By: Alex

By: Alex

Not all Commission decisions have the same value. For any particular point of law or economic analysis, some are more valuable precedents than others.

Merger control provides a good example. Phase one merger decisions are not necessarily reliable when it comes to assessing the gravity of the competition problem, or the appropriateness of the remedy. For example, I was in a case several years ago where, based on the parties’ own projections, the merged entity would have a commanding market share. The Phase I investigation suggested that the projections were plausible.

However, there was a real chance that a more detailed investigation would show that the concerns were not borne out – the market was rapidly developing, entry by other parties was possible. This would have required a second phase investigation to determine.
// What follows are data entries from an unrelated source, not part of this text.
Source: an optimization exercise on an open RTL-to-GDS flow (aim: small area, a short achievable clock period and few clock cycles). Production flows keep margins and buffers that such runs may drop. At most, simulation tests tie the RTL to the original design; equivalence was not proved.

==> trial 15: inputs <==
## attn_top
module attn_top (
  input  logic clk,
  input  logic reset_n,
  input  logic dut_valid,
  output logic dut_ready,
  output logic [16-1:0] sram_input_read_address,
  input  logic [32-1:0] sram_input_read_data,
  output logic [16-1:0] sram_weight_read_address,
  input  logic [32-1:0] sram_weight_read_data,
  output logic [16-1:0] sram_result_read_address,
  input  logic [32-1:0] sram_result_read_data,
  output logic                    sram_result_write_enable,
  output logic [16-1:0] sram_result_write_address,
  output logic [32-1:0] sram_result_write_data,
  output logic [16-1:0] sram_scratchpad_read_address,
  input  logic [32-1:0] sram_scratchpad_read_data,
  output logic                    sram_scratchpad_write_enable,
  output logic [16-1:0] sram_scratchpad_write_address,
  output logic [32-1:0] sram_scratchpad_write_data
);
clock: 16.0 ns
lec_check: 0
abc_area: 1
cap_margin: 20
core_margin: 2
core_utilization: 40
slew_margin: 20
standard.sh (not shown) runs the stock make flow with config.mk's settings and CLKGATE_MAP_FILE= SYNTH_SCRIPT=/design/flow/synth_recipe.tcl, a recipe that flattens the netlist after the stock synthesis.
==> flow/flow/run.sh <==
#!/bin/bash
set -euo pipefail
export BUFFER_PORTS_ARGS="-buffer_cell sky130_fd_sc_hd__buf_2"
export SETUP_SLACK_MARGIN=11.75
bash standard.sh > standard.log 2>&1
==> trial 98 (differences from trial 15) <==
--- a/flow/design.v
+++ b/flow/design.v
@@ -1635,10 +1635,12 @@
   input  logic [32-1:0] sram_scratchpad_read_data,
   output logic                    sram_scratchpad_write_enable,
   output logic [16-1:0] sram_scratchpad_write_address,
   output logic [32-1:0] sram_scratchpad_write_data
 );
+  logic       busy;         
+  logic       busy_nx;
   logic       dims_req;     
   logic       dims_wait;    
   logic [6:0] n_dim, d_dim, e_dim;
   logic        running;
   logic [1:0]  pass;
@@ -1736,40 +1738,38 @@
       end
     end
   end
   always_ff @(posedge clk or negedge reset_n) begin
     if (!reset_n) begin
-      dut_ready <= 1'b1;
+      busy <= 1'b0;
       dims_req <= 1'b0;
       dims_wait <= 1'b0;
       running <= 1'b0;
       {v1, k1, q1, z1} <= '0;
       {v2, k2, q2, z2} <= '0;
       {v3, k3, q3, z3} <= '0;
       {q4, z4} <= '0;
-      res_we <= 1'b0;
-      scr_we <= 1'b0;
     end else begin
+      busy <= busy_nx;
       dims_req <= dut_ready && dut_valid;
       dims_wait <= dims_req;
-      if (dut_ready && dut_valid) begin
-        dut_ready <= 1'b0;
-      end else if (z4) begin
-        dut_ready <= 1'b1;
-      end
       running <= running_nx;
       v1 <= issue;
       k1 <= issue && (pass == 2'd1);
       q1 <= issue && !pass[1];
       z1 <= issue && is_s && last_k && last_j && last_i;
       {v2, k2, q2, z2} <= {v1, k1, q1, z1};
       {v3, k3, q3, z3} <= {v2, k2, q2, z2};
       {q4, z4} <= {q3, z3};
-      res_we <= v3 && l3;
-      scr_we <= v3 && l3 && k3;
     end
   end
+  assign busy_nx = (busy && !z4) || (dut_ready && dut_valid);
+  always_ff @(posedge clk) begin
+    dut_ready <= !busy_nx;
+    res_we <= v3 && l3;
+    scr_we <= v3 && l3 && k3;
+  end
   always_ff @(posedge clk) begin
     a_addr <= a_addr_nx;
     b_addr <= b_addr_nx;
     if (dims_wait) begin
       n_dim <= sram_input_read_data[16 +: 7];
- CORE_UTILIZATION: 40 -> 60
- CTS_CLUSTER_DIAMETER: not set -> 100
- CTS_CLUSTER_SIZE: not set -> 24
==> build 16 (differences from trial 15) <==
--- a/flow/design.v
+++ b/flow/design.v
@@ -1635,10 +1635,12 @@
   input  logic [32-1:0] sram_scratchpad_read_data,
   output logic                    sram_scratchpad_write_enable,
   output logic [16-1:0] sram_scratchpad_write_address,
   output logic [32-1:0] sram_scratchpad_write_data
 );
+  logic       busy;         
+  logic       busy_nx;
   logic       dims_req;     
   logic       dims_wait;    
   logic [6:0] n_dim, d_dim, e_dim;
   logic        running;
   logic [1:0]  pass;
@@ -1736,40 +1738,38 @@
       end
     end
   end
   always_ff @(posedge clk or negedge reset_n) begin
     if (!reset_n) begin
-      dut_ready <= 1'b1;
+      busy <= 1'b0;
       dims_req <= 1'b0;
       dims_wait <= 1'b0;
       running <= 1'b0;
       {v1, k1, q1, z1} <= '0;
       {v2, k2, q2, z2} <= '0;
       {v3, k3, q3, z3} <= '0;
       {q4, z4} <= '0;
-      res_we <= 1'b0;
-      scr_we <= 1'b0;
     end else begin
+      busy <= busy_nx;
       dims_req <= dut_ready && dut_valid;
       dims_wait <= dims_req;
-      if (dut_ready && dut_valid) begin
-        dut_ready <= 1'b0;
-      end else if (z4) begin
-        dut_ready <= 1'b1;
-      end
       running <= running_nx;
       v1 <= issue;
       k1 <= issue && (pass == 2'd1);
       q1 <= issue && !pass[1];
       z1 <= issue && is_s && last_k && last_j && last_i;
       {v2, k2, q2, z2} <= {v1, k1, q1, z1};
       {v3, k3, q3, z3} <= {v2, k2, q2, z2};
       {q4, z4} <= {q3, z3};
-      res_we <= v3 && l3;
-      scr_we <= v3 && l3 && k3;
     end
   end
+  assign busy_nx = (busy && !z4) || (dut_ready && dut_valid);
+  always_ff @(posedge clk) begin
+    dut_ready <= !busy_nx;
+    res_we <= v3 && l3;
+    scr_we <= v3 && l3 && k3;
+  end
   always_ff @(posedge clk) begin
     a_addr <= a_addr_nx;
     b_addr <= b_addr_nx;
     if (dims_wait) begin
       n_dim <= sram_input_read_data[16 +: 7];
- CORE_UTILIZATION: 40 -> 60
- CTS_CLUSTER_DIAMETER: not set -> 100
- CTS_CLUSTER_SIZE: not set -> 20
==> results.txt <==
Against trial 98, the wire length of build 16 is larger by 1.9%. Against trial 98, the register-to-register slack of trial 15 is higher by 0.09 ns. Between build 16 and trial 15, the lower die area is in build 16 (gap about 33%, measured against trial 15). Between build 16 and trial 98, the lower clock skew is in build 16 (gap 0.0039 ns).
No run of this note included a check of the RTL's function; only the layout flow was run.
But the parties did not want a second phase. For perfectly legitimate commercial reasons, the parties wanted to close the case in Phase I. So they offered remedies sufficient to remedy the competition concerns assuming the concerns were borne out. An early clearance was more valuable to them than the remedies.

So what is the appropriate Commission response?

One possibility is that the Commission says that a Phase II investigation is necessary to see if the concerns are borne out and / or if the remedies are proportionate. That seems rather tough on the parties, and is legally questionable – does the Commission have the legal right to refuse remedies that are clearly sufficient, even if it has concerns that a detailed investigation might suggest they are overkill?

So Phase I remedy decisions have to be approached with some caution. Maybe there was a real problem, or maybe the parties simply wanted a quick decision.
Similarly when looking at decisions imposing fines, the Commission has to take every factor into account that might affect the size of the fine in the particular case – but it doesn’t have to take every factor into account that will not affect the size of the fine.

If the Commission uses an interpretation of the fining guidelines favourable to a company but which makes no difference to the fine in a particular case then that cannot necessarily be relied upon by another company where the interpretation would make a difference.

For example, the Commission guidelines provide that the value of sales will be based on the turnover in the last year of the cartel, unless that year was not representative, in which case an average turnover over the years of the cartel might be more appropriate. But if the turnover of the last year of the cartel was low, and that turnover nevertheless led to fines that would have been greater than the 10% cap, then the Commission may nevertheless take the last year for simplicity, knowing that it will make no difference to any of the addressees of the decision.

This does not mean that the decision is a good precedent for when it is or is not appropriate to use turnover of the last year as opposed to turnover over the years of the cartel.

A similar point would apply to any other factor that would tend to increase the fine if the fine would anyway be capped.

So decisions have to be read with understanding – or perhaps scepticism. Not all decisions are created equal.